■ TASK TO CARRY OUT ■
Only one number is wanted: the count of lines in the records below that hold the word "without".

■ AVAILABLE RECORDS ■
*** Begin section ***
--- src/rtl/mgmt_pkg.sv ---
package mgmt_pkg;

  localparam logic [7:0] UNLOCK_KEY = 8'hCC;
  localparam logic [7:0] CMD_PROTO  = 8'h01;
  localparam logic [7:0] CMD_IDSTR  = 8'h02;
  localparam logic [7:0] PROTO_VER  = 8'h03;
  localparam logic [7:0] BUS_IDLE   = 8'hFF;
  localparam logic [7:0] STR_DONE   = 8'h00;
  localparam int         ID_LEN     = 8;
  localparam int         IDX_W      = $clog2(ID_LEN + 1);

  typedef enum logic [1:0] {
    PORT_NONE = 2'd0,
    PORT_CTL  = 2'd1,
    PORT_DLO  = 2'd2,
    PORT_DHI  = 2'd3
  } port_sel_e;

  // Identification character at a given position; zero past the end.
  function automatic logic [7:0] id_char(input logic [IDX_W-1:0] idx);
    logic [7:0] c;
    case (idx)
      IDX_W'(0): c = 8'h70;
      IDX_W'(1): c = 8'h69;
      IDX_W'(2): c = 8'h63;
      IDX_W'(3): c = 8'h6F;
      IDX_W'(4): c = 8'h67;
      IDX_W'(5): c = 8'h75;
      IDX_W'(6): c = 8'h73;
      IDX_W'(7): c = 8'h2D;
      default:   c = STR_DONE;
    endcase
    return c;
  endfunction

  // Value presented on a data-high read for a command and string position.
  function automatic logic [7:0] hi_value_of(input logic [7:0] cmd,
                                             input logic [IDX_W-1:0] idx);
    logic [7:0] v;
    if (cmd == CMD_PROTO)      v = PROTO_VER;
    else if (cmd == CMD_IDSTR) v = id_char(idx);
    else                       v = BUS_IDLE;
    return v;
  endfunction

endpackage

--- src/rtl/mgmt_decode.sv ---
module mgmt_decode
  import mgmt_pkg::*;
#(
  parameter int                ADDR_W = 16,
  parameter logic [ADDR_W-1:0] BASE   = 16'h01D0
) (
  input  logic [ADDR_W-1:0] io_addr,
  input  logic              io_wr,
  input  logic              io_rd,
  output port_sel_e         sel,
  output logic              ctl_wr,
  output logic              rd_hi
);
  logic [ADDR_W-1:0] offset;

  always_comb begin
    offset = io_addr - BASE;
    if (offset == ADDR_W'(0))      sel = PORT_CTL;
    else if (offset == ADDR_W'(1)) sel = PORT_DLO;
    else if (offset == ADDR_W'(2)) sel = PORT_DHI;
    else                           sel = PORT_NONE;
  end

  assign ctl_wr = io_wr && (sel == PORT_CTL);
  assign rd_hi  = io_rd && (sel == PORT_DHI);

endmodule

--- src/rtl/mgmt_seq.sv ---
module mgmt_seq
  import mgmt_pkg::*;
(
  input  logic       clk,
  input  logic       rst_n,
  input  logic       ctl_wr,
  input  logic [7:0] wdata,
  output logic       armed,
  output logic [7:0] cmd,
  output logic       cmd_load
);
  assign cmd_load = armed && ctl_wr;

  always_ff @(posedge clk) begin
    if (!rst_n) begin
      armed <= 1'b0;
      cmd   <= 8'h00;
    end else if (cmd_load) begin
      armed <= 1'b0;
      cmd   <= wdata;
    end else if (ctl_wr && (wdata == UNLOCK_KEY)) begin
      armed <= 1'b1;
    end
  end

endmodule

--- src/rtl/mgmt_stream.sv ---
module mgmt_stream
  import mgmt_pkg::*;
(
  input  logic             clk,
  input  logic             rst_n,
  input  logic             cmd_load,
  input  logic [7:0]       cmd,
  input  logic             rd_hi,
  output logic [IDX_W-1:0] str_idx,
  output logic [7:0]       hi_value
);
  localparam logic [IDX_W-1:0] END_IDX = IDX_W'(ID_LEN);

  logic step;
  assign step = rd_hi && (cmd == CMD_IDSTR) && (str_idx != END_IDX);

  always_ff @(posedge clk) begin
    if (!rst_n)        str_idx <= '0;
    else if (cmd_load) str_idx <= '0;
    else if (step)     str_idx <= str_idx + IDX_W'(1);
  end

  assign hi_value = hi_value_of(cmd, str_idx);

endmodule

--- src/rtl/mgmt_port_top.sv ---
module mgmt_port_top
  import mgmt_pkg::*;
#(
  parameter int                ADDR_W = 16,
  parameter logic [ADDR_W-1:0] BASE   = 16'h01D0
) (
  input  logic              clk,
  input  logic              rst_n,
  input  logic [ADDR_W-1:0] io_addr,
  input  logic              io_wr,
  input  logic              io_rd,
  input  logic [7:0]        io_wdata,
  output logic [7:0]        io_rdata
);
  port_sel_e        sel;
  logic             ctl_wr;
  logic             rd_hi;
  logic             armed;
  logic [7:0]       cmd;
  logic             cmd_load;
  logic [IDX_W-1:0] str_idx;
  logic [7:0]       hi_value;
  logic [7:0]       rd_next;

  mgmt_decode #(.ADDR_W(ADDR_W), .BASE(BASE)) u_dec (
    .io_addr (io_addr),
    .io_wr   (io_wr),
    .io_rd   (io_rd),
    .sel     (sel),
    .ctl_wr  (ctl_wr),
    .rd_hi   (rd_hi)
  );

  mgmt_seq u_seq (
    .clk      (clk),
    .rst_n    (rst_n),
    .ctl_wr   (ctl_wr),
    .wdata    (io_wdata),
    .armed    (armed),
    .cmd      (cmd),
    .cmd_load (cmd_load)
  );

  mgmt_stream u_str (
    .clk      (clk),
    .rst_n    (rst_n),
    .cmd_load (cmd_load),
    .cmd      (cmd),
    .rd_hi    (rd_hi),
    .str_idx  (str_idx),
    .hi_value (hi_value)
  );

  always_comb begin
    rd_next = BUS_IDLE;
    if (io_rd) begin
      case (sel)
        PORT_DLO: rd_next = cmd;
        PORT_DHI: rd_next = hi_value;
        default:  rd_next = BUS_IDLE;
      endcase
    end
  end

  always_ff @(posedge clk) begin
    if (!rst_n) io_rdata <= BUS_IDLE;
    else        io_rdata <= rd_next;
  end

endmodule

--- config.mk ---
export PLATFORM = sky130hd
export DESIGN_NAME = mgmt_port_top
export DESIGN_NICKNAME = d
export VERILOG_FILES = /design/src/rtl/mgmt_pkg.sv /design/src/rtl/mgmt_decode.sv /design/src/rtl/mgmt_seq.sv /design/src/rtl/mgmt_stream.sv /design/src/rtl/mgmt_port_top.sv
export SDC_FILE = /design/constraint.sdc
export NUM_CORES = 1
export LEC_CHECK = 0
export BUFFER_PORTS_ARGS = -buffer_cell sky130_fd_sc_hd__clkbuf_2
export CELL_PAD_IN_SITES_DETAIL_PLACEMENT = 0
export CELL_PAD_IN_SITES_GLOBAL_PLACEMENT = 1
export CORE_MARGIN = 10
export CORE_UTILIZATION = 41
export CTS_BUF_LIST = sky130_fd_sc_hd__clkbuf_8
export DETAILED_ROUTE_END_ITERATION = 10
export PLACE_DENSITY_LB_ADDON = 0.1
export SETUP_SLACK_MARGIN = 0.5
export SYNTH_ARGS = -nofsm -noshare
export SYNTH_HDL_FRONTEND = slang
export SYNTH_SLANG_ARGS = --single-unit
--- constraint.sdc ---
create_clock -name clk -period 2.94 [get_ports clk]
set_clock_uncertainty 0.1 [all_clocks]
set_input_delay 0.147 -clock clk [delete_from_list [all_inputs] [get_ports clk]]
set_output_delay 0.147 -clock clk [all_outputs]
set_load 0.05 [all_outputs]
Yosys cells after proc, flatten, opt, wreduce, memory -nomap -nowiden
Memories as Yosys holds them, arrays and structs flattened. A register that Yosys moved wholly into a read port is not among the register bits.
Cells that the tools add are included.
{"block": "classes", "n_reduce_logical": 9, "bitwise_logic": 1, "addsub": 2, "n_eq_ne": 9, "muxes": 9}
{"cell": "8-bit 2-to-1 mux", "n": 3}
{"cell": "16-bit by 1-bit equality test with 1-bit output (second input constant)", "n": 1}
{"cell": "16-bit by 2-bit equality test with 1-bit output (second input constant)", "n": 1}
{"cell": "16-bit zero test", "n": 1}
{"cell": "8-bit one-hot mux with 2 select lines", "n": 1}
{"cell": "16-bit by 9-bit subtractor with 16-bit output (second input constant)", "n": 1}
{"cell": "8-bit by 1-bit equality test with 1-bit output (second input constant)", "n": 1}
{"cell": "8-bit by 2-bit equality test with 1-bit output (second input constant)", "n": 1}
{"cell": "8-bit equality test (second input constant)", "n": 1}
{"cell": "1-bit logical AND", "n": 6}
{"cell": "2-bit 2-to-1 mux", "n": 3}
{"cell": "3-bit 2-to-1 mux", "n": 2}
{"cell": "4-bit by 1-bit adder with 4-bit output (second input constant)", "n": 1}
{"cell": "2-bit equality test (second input constant)", "n": 2}
{"cell": "4-bit inequality test (second input constant)", "n": 1}
{"cell": "2-bit by 1-bit equality test with 1-bit output (second input constant)", "n": 1}
{"cell": "2-bit AND reduction", "n": 1}
{"cell": "2-bit OR reduction", "n": 1}
{"cell": "1-bit NOT", "n": 1}
{"block": "totals", "regBits": 21, "mem_bits_ro": 48, "out_inout_bits": 8, "n_memories": 1, "word_cells": 35}
{"memory": "(no name shown)", "depth": 8, "width": 6, "rd": 1, "rd_ports_with_merged_regs": 1, "write_ports": 0, "line": "mgmt_pkg.sv:22", "rtl": "case (idx)"}

Depth between registers and ports, before layout
Gate-level depths: netlist of run 1.
{"block": "depth", "word_depth": 11, "depth_mapped": 12, "mapped_depth_nobuf": 11}

Cells and area by module
Synthesis of run 1 repeated with hierarchy kept, for this count alone.
{"block": "unflattened", "hier_cells": 170, "hier_area_um2": 1515.2}
{"module": "mgmt_stream", "cells_per_inst": 89, "area_per_inst_um2": 755.7, "instances": 1, "seq_area_each_um2": 200.2}
{"module": "mgmt_seq", "cells_per_inst": 43, "area_per_inst_um2": 375.4, "instances": 1, "seq_area_each_um2": 180.2}
{"module": "mgmt_port_top", "cells_per_inst": 27, "area_per_inst_um2": 292.8, "instances": 1, "seq_area_each_um2": 160.2}
{"module": "mgmt_decode", "cells_per_inst": 11, "area_per_inst_um2": 91.3, "instances": 1, "seq_area_each_um2": 0.0}

Worst setup path after synthesis of run 1
OpenSTA, ideal clock, no wires.
{"block": "synth_path", "path_kind": "register -> register", "start": "reg u_str.str_idx[0]", "end": "reg with a tool-made name", "slack_ps": 537, "setup_ps": 123, "required_time_ps": 2717, "period_less_slack_ps": 2403, "path_stages_with_launch": 11, "arrival_time_ps": 2180, "path_cell_list": "dfxtp_1 clkbuf_1 inv_1 ha_1 nand3b_1 and2_1 and4_1 xnor2_1 nand2b_1 ha_1 mux2_1"}
{"element": "from (decl)", "line": "mgmt_stream.sv:9", "rtl": "output logic [IDX_W-1:0] str_idx,"}
{"element": "from (signal assigned)", "line": "mgmt_stream.sv:20", "rtl": "else if (step) str_idx <= str_idx + IDX_W'(1);"}

==> key figures, run 1 <==
Run status
  • Status: finished, final reports clean

Critical path
  • Crit Path Class: flop to flop
  • Worst-path maximum fanout: 10
  • Flop-to-flop setup slack: 0.61 ns
  • CP Capture Type: flop
  • Crit path arrival time: 2.39 ns
  • Startpoint Class: flop
  • Crit path required time: 2.99 ns

GRT
  • Initial antenna violation count: 0
  • GRT Residual Overflow: 0
  • Maximum number of pins on one net before global-route repair: 16
  • All-layer global routing usage: 0.1191
  • Vias in the first global route: 1,400
  • First-pass GRT wire length: between 6000 and 7000 µm

Detailed routing
  • Drt initial violations: 83
  • Routed vias/inst: between 5 and 6
  • Antenna-violating nets left: 0
  • DRC: 0
  • WL/cell: 15.15 µm
  • Routed WL: 3834 µm
  • Vias post-DR: about 1,400
  • TritonRoute pass-1 iters: 4

Clock tree
  • Sink Count: 27
  • CTS tree: yes
  • CTS root buf: clkbuf_8
  • CTS Buf Count: 3
  • Clock buffer depth: 2
  • Clock-pin slew on the worst setup and hold paths: 0.10 ns
  • H-Tree Level Count: 1
  • Clk_lat worst skew: 0.27 ns

Cells and area
  • Non-filler cells, final: 253
  • Inserted Diodes: 0
  • Area Overhead vs Synth: 21.52%
  • Final core occ: 0.5315
  • Share of cells above drive strength 1: 0.2995
  • Final Net Count: 240
  • Fill cell count: between 300 and 400
  • Cell area after layout: around 0.0018 mm²

STA
  • Final setup vio count: 0
  • RSZ-0062 raised after global routing: no
  • Fmax: 428.4 MHz
  • Worst slew pin tran: 0.3957 ns
  • Hold slack final: 0.02376 ns
  • Setup_tns: 0 ns
  • Rel. slew slack: 0.7351
  • Minimum clock period after layout: 2.334 ns
  • Slew Viols, Final: 0
  • Final Hold Vio Count: 0
  • Final setup margin: 0.6059 ns
  • Fin crit share: 0.7939

Logic synthesis
  • EDFF count, synth: 0
  • Mapped Avg Cell Area: roughly 9.0 µm²
  • Synth top area share: 0.3618
  • Yosys reg bits: 27
  • Post-synthesis cell count: 166
  • Syn nets: 198
  • Synth area leader: dfxtp_1
  • Async SR Flop Fraction: 0
  • Top post-synthesis cells by count: 27 x dfxtp_1, 16 x nor2_1, 14 x nand2_1
  • Seq/Total Area, Yosys: 0.3618
  • Count leader, synth: dfxtp_1
  • Ys flop type: dfxtp_1
  • Yosys warns: 0
  • Netlist cell types: 51
  • Synth area leaders: dfxtp_1 36%, mux2i_1 5.4%, nor4_4 4.3%
  • Post-synth design cell area: 0.001494 mm²

Pwr
  • Maximum vdd drop: 0.0001497 V
  • PwrDens: between 300 and 400 mW/mm²
  • Leak pwr: 0.8028 nW
  • Design Power: a little over 600 µW

Die
  • Full die area: 0.006459 mm²
  • Die width: 80.37 µm
  • Top Ports: 36
  • Core area: 0.003416 mm²
  • Die Height: 80.37 µm
  • Core Rows: 21
  • Initial Utilization: 0.4374

Worst hold path
  • Hold WC Path Type: primary input to flop

Place
  • Post-DP HPWL: ~3100 µm
  • Routability cong.: 0.8831
  • Placed inst area: between 0.0015 and 0.002 mm²
  • Port Buffers: 35
  • Placed insts: 247
  • Dpl ws: 0.3575 ns

Flow run
  • # Max-Cap Violations: 0
placed cells by master, fill, tap and decap left out, types with 3 or more instances in the layout:
| master | synthesis | final |
|---|---|---|
| mux2i_1 | 8 | 8 |
| o22ai_1 | 3 | 3 |
| nor2b_1 | 6 | 6 |
| nor4_4 | 3 | 3 |
| nand3_1 | 3 | 3 |
| or3_1 | 3 | 3 |
| ha_1 | 4 | 4 |
| a21oi_1 | 8 | 8 |
| a31oi_1 | 3 | 3 |
| clkbuf_2 | 0 | 35 |
| inv_1 | 6 | 5 |
| buf_4 | 0 | 7 |
| clkbuf_8 | 0 | 3 |
| nor3_1 | 3 | 3 |
| nor2_1 | 16 | 16 |
| nand2b_1 | 3 | 3 |
| o21ai_0 | 8 | 8 |
| nand2_1 | 14 | 14 |
| dfxtp_1 | 27 | 26 |
critical path, cell delays in order (launching register included):
cell and delay (ns):
dfxtp_4 0.40, inv_4 0.08, ha_1 0.14, nand3b_1 0.11, and2_1 0.18, and4_2 0.26
xnor2_1 0.23, nand2b_1 0.16, ha_1 0.23, mux2_1 0.32
path summary, 6_finish.rpt:
path,startpoint,endpoint,depth (start not counted)
worst min-delay path,io_wdata[4],u_seq.cmd[4],3
worst max-delay path,u_str.str_idx[0],flop,9
worst min register to register,flop,io_rdata[3],2
worst max register to register,u_str.str_idx[0],flop,9
cell type report:
cell class	count	area (µm²)	area share
tap	46	57.56	0.03170
timing repair buffer	42	227.7	0.1254
clock inverter	1	5.005	0.002757
multi-input combinational	126	907.1	0.4997
inverter	8	32.53	0.01792
clock buffer	3	41.29	0.02274
sequential	27	544.3	0.2998
routing by layer:
layer / part of all wire / global-route usage / wire, µm / up-vias
met1: 0.47 / 0.1439 / 1783 / 630
met3: 0.059 / 0.02895 / 227 / 8
met4: 0.015 / 0.03169 / 59 / 0
met2: 0.46 / 0.2038 / 1764 / 42
met5: 0 / 0 / 0 / -
li1: - / - / - / 688
logic make-up (layout without fill, tap and decap cells):
family / Yosys count / in the layout / share of synthesized area
flops: 27 / 27 / 0.3618
xor+xnor: 3 / 3 / 0.01759
simple gates: 71 / 71 / 0.3183
fa+ha+maj: 4 / 4 / 0.03350
compound gates: 38 / 38 / 0.1667
buf+inv: 13 / 54 / 0.03349
mux: 10 / 10 / 0.06868
where the power goes:
group / total [mW] / switching, mW / internal [mW]
sequential: 0.364 / 0.000000180 / 0.364
clock: 0.211 / 0.116 / 0.0949
combinational: 0.0464 / 0.0233 / 0.0231
repair_timing:
item / in CTS / in global routing
endpoints found under the setup margin: 2 / 2
hold buffers: 0 / 0
pin swaps: 0 / 2
buffers inserted: 0 / 2
resized for setup: 2 / 4
cloned: 0 / 0
Power figures use the tool's default switching activity.
==> run 2: changes to the inputs <==
- ABC_AREA: default -> 1
- CORE_UTILIZATION: 41 -> 36
- clock period: 2.94 -> 1.9 ns (I/O delays scaled with it)
==> run 2 against run 1 <==
Largest power group unchanged. Highest routed layer unchanged. Worst hold slack improved by 0.063 ns. Cell count grew 32%. Via count up 15%. Non-clock buffer count is 27 higher. Total power increased by 59%. Wire length increased by 17%. Synthesized cell count increased by 29%. Area after synthesis grew 5.0%. Critical path depth grew 6. Sequential power up 54%. First-iteration DRC count up 12%. Setup slack got worse by 0.42 ns.
==> key figures, run 2 <==
Run status
  • Status: finished, final reports clean

GRT
  • Initial antenna violation count: 0 (unchanged)
  • First-pass GRT wire length: 7355 µm (+16%)
  • All-layer global routing usage: 0.1188 (-0.0003271)
  • GRT Residual Overflow: 0 (unchanged)
  • Maximum number of pins on one net before global-route repair: 17 (+1)
  • Vias in the first global route: 1,549 (+11%)

Die
  • Die Height: 86.02 µm (+7.0%)
  • Top Ports: 36 (unchanged)
  • Die width: 86.02 µm (+7.0%)
  • Initial Utilization: 0.3813 (-0.05609)
  • Core Rows: 23 (+9.5%)
  • Full die area: 0.007399 mm² (+15%)
  • Core area: 0.004115 mm² (+20%)

Clock tree
  • Sink Count: 27 (unchanged)
  • Clock buffer depth: 2 (unchanged)
  • CTS Buf Count: 3 (unchanged)
  • H-Tree Level Count: 1 (unchanged)
  • CTS tree: yes
  • Clock-pin slew on the worst setup and hold paths: 0.09 ns (about the same)
  • Clk_lat worst skew: 0.27 ns (about the same)
  • CTS root buf: clkbuf_8

Logic synthesis
  • Yosys warns: 0 (unchanged)
  • Seq/Total Area, Yosys: 0.3445 (-0.01731)
  • Synth area leaders: dfxtp_1 34%, nand2_1 9.8%, nand3_1 7.3%
  • Synth area leader: dfxtp_1
  • Syn nets: 246 (+24%)
  • Count leader, synth: nand2_1
  • Post-synth design cell area: 0.001569 mm² (+5.0%)
  • Synth top area share: 0.3445 (-0.01731)
  • Mapped Avg Cell Area: 7.332 µm² (-19%)
  • Top post-synthesis cells by count: 41 x nand2_1, 29 x nor2_1, 27 x dfxtp_1
  • Ys flop type: dfxtp_1
  • Async SR Flop Fraction: 0 (unchanged)
  • Yosys reg bits: 27 (unchanged)
  • Netlist cell types: 30 (-41%)
  • Post-synthesis cell count: 214 (+29%)
  • EDFF count, synth: 0 (unchanged)

Cells and area
  • Fill cell count: 396 (+20%)
  • Cell area after layout: 0.002335 mm² (+29%)
  • FF+latch area: 558.0 µm² (+2.5%)
  • Share of cells above drive strength 1: 0.5018 (+0.2022)
  • Non-filler cells, final: 335 (+32%)
  • Multi-input logic area: 0.001067 mm² (+18%)
  • Inserted Diodes: 0 (unchanged)
  • Most common cell after layout, fill and taps aside: clkbuf_2
  • Final Net Count: 318 (+33%)
  • Area Overhead vs Synth: 48.80%
  • Most frequent cells in the layout: 35 x clkbuf_2, 33 x nand2_1, 23 x nor2_1
  • Final core occ: 0.5673 (+0.03584)

STA
  • Final setup vio count: 0 (unchanged)
  • Final setup margin: 0.1858 ns (-0.4202 ns)
  • Hold slack final: 0.08694 ns (+0.06318 ns)
  • Fmax: 583.3 MHz (+36%)
  • Fin crit share: 0.9022 (+0.1083)
  • Minimum clock period after layout: 1.714 ns (-0.6198 ns)
  • RSZ-0062 raised after global routing: yes
  • Slew Viols, Final: 0 (unchanged)
  • Setup_tns: 0 ns (unchanged)
  • Final Hold Vio Count: 0 (unchanged)
  • Rel. slew slack: 0.7706 (+0.03550)
  • Worst slew pin tran: 0.3415 ns (-0.05413 ns)

Place
  • Port Buffers: 35 (unchanged)
  • Dpl ws: 0.04465 ns (-0.3128 ns)
  • Routability cong.: 0.8540 (-3.3%)
  • Placed inst area: 0.001874 mm² (+7.5%)
  • Post-DP HPWL: 3314 µm (+6.3%)
  • Placed insts: 302 (+22%)

Critical path
  • CP Capture Type: flop
  • Crit path required time: 1.97 ns (-1.02 ns)
  • Worst-path maximum fanout: 3 (-7)
  • Flop-to-flop setup slack: 0.19 ns (-0.42 ns)
  • R2R Path Start: u_str.str_idx[1]
  • Startpoint Class: flop
  • Crit path arrival time: 1.79 ns (-0.60 ns)
  • Crit Path Class: flop to flop
  • FF-to-FF path depth: 15 (+6)

Worst hold path
  • Hold WC Path Type: primary input to flop
  • Worst Hold Depth: 4 (+1)
  • Hold_sp: io_rd
  • Hold EP: io_rdata[7]

Detailed routing
  • WL/cell: 13.44 µm (-11%)
  • Routed WL: 4502 µm (+17%)
  • TritonRoute pass-1 iters: 4 (unchanged)
  • Drt initial violations: 93 (+12%)
  • DRC: 0 (unchanged)
  • Vias post-DR: 1,574 (+15%)
  • Antenna-violating nets left: 0 (unchanged)
  • Routed vias/inst: 4.699 (-13%)

Pwr
  • Sequential Power Share: 0.567 (-0.019)
  • Internal: 755.6 µW (+57%)
  • Sw Share: 0.2360 (+0.01143)
  • Design Power: 989.0 µW (+59%)
  • Maximum vdd drop: 0.0003674 V (+150%)
  • Leak pwr: 1.119 nW (+39%)
  • Clock power frac: 0.332 (-0.008)
  • Net Sw Power: 233.4 µW (+67%)
  • Power share of the combinational group: 0.101 (+0.026)
  • PwrDens: 423.6 mW/mm² (+24%)

Flow run
  • # Max-Cap Violations: 0 (unchanged)
run 2: cell types whose count changed in the layout (fill, tap and decap cells not counted), sizes merged, moves of 8 or more:
cell	delta
inv	+23
mux2i	-8
nand3	+22
nand2	+41
nor2	+21
buf	+19
dlygate4sd3	+8
run 2: area by class of cell:
type	instances	area share
inverters	31	0.05520
flip-flops and latches	27	0.2390
repair buffers	69	0.2010
clock inverters	1	0.003215
clock buffers	3	0.01768
well taps	50	0.02680
multi-input cells	154	0.4571
run 2: kinds of logic (layout without fill, tap and decap cells):
logic type,Yosys count,count (layout),synth area share
simple gates,134,134,0.4769
fa+ha+maj,4,4,0.03190
buf+inv,33,104,0.08532
compound gates,16,16,0.06141
flops,27,27,0.3445
run 2: worst max path at each step:
| stage | depth (start not counted) | slack, ns | start | to |
|---|---|---|---|---|
| floorplan | 14 | 0.23 | u_str.str_idx[0] | flop |
| global placement | 12 | 0.07 | u_seq.cmd[6] | flop |
| detailed placement | 13 | 0.04 | u_seq.cmd[6] | flop |
| CTS | 12 | 0.20 | u_seq.cmd[1] | flop |
| global route | 13 | 0.07 | u_seq.cmd[4] | flop |
| finish | 15 | 0.19 | u_str.str_idx[1] | flop |
run 2: power groups by stage:
stage	registers (mW)	clock network [mW]	logic (mW)
6_report	0.561	0.328	0.0998
5_1_grt	0.561	0.362	0.110
4_1_cts	0.565	0.345	0.0954
3_5_place_dp	0.579	0	0.0809
3_3_place_gp	0.579	0	0.0805
2_1_floorplan	0.579	0	0.0383
run 2: worst max-delay path, cell delays in order, from the launching register on:
cell and delay (ns):
dfxtp_2 0.36, inv_4 0.04, ha_4 0.14, nand3_2 0.05
nand2_2 0.05, inv_2 0.06, nand2_4 0.06, inv_4 0.08
nand3_4 0.09, nand2_2 0.11, nand2_4 0.07, nand2_4 0.09
inv_2 0.05, ha_4 0.15, nand2_2 0.05, nand2_2 0.05
run 2: per-layer routing:
metal  track usage  share of wire  up-vias  wire [µm]
li1              -              -      830          -
met1        0.1375           0.43      714       1920
met2        0.2137           0.52       24       2328
met3       0.03217          0.041        6        184
met4       0.01946          0.015        0         69
met5             0              0        -          0
run 2: timing repair:
item                                    in CTS  in global routing
resized for setup                           25                 26
buffers inserted                            11                 10
endpoints found under the hold margin        8                  0
endpoints found under the setup margin      15                 26
hold buffers                                 8                  0
pin swaps                                   11                 22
*** End section ***
■ REPLY ■
2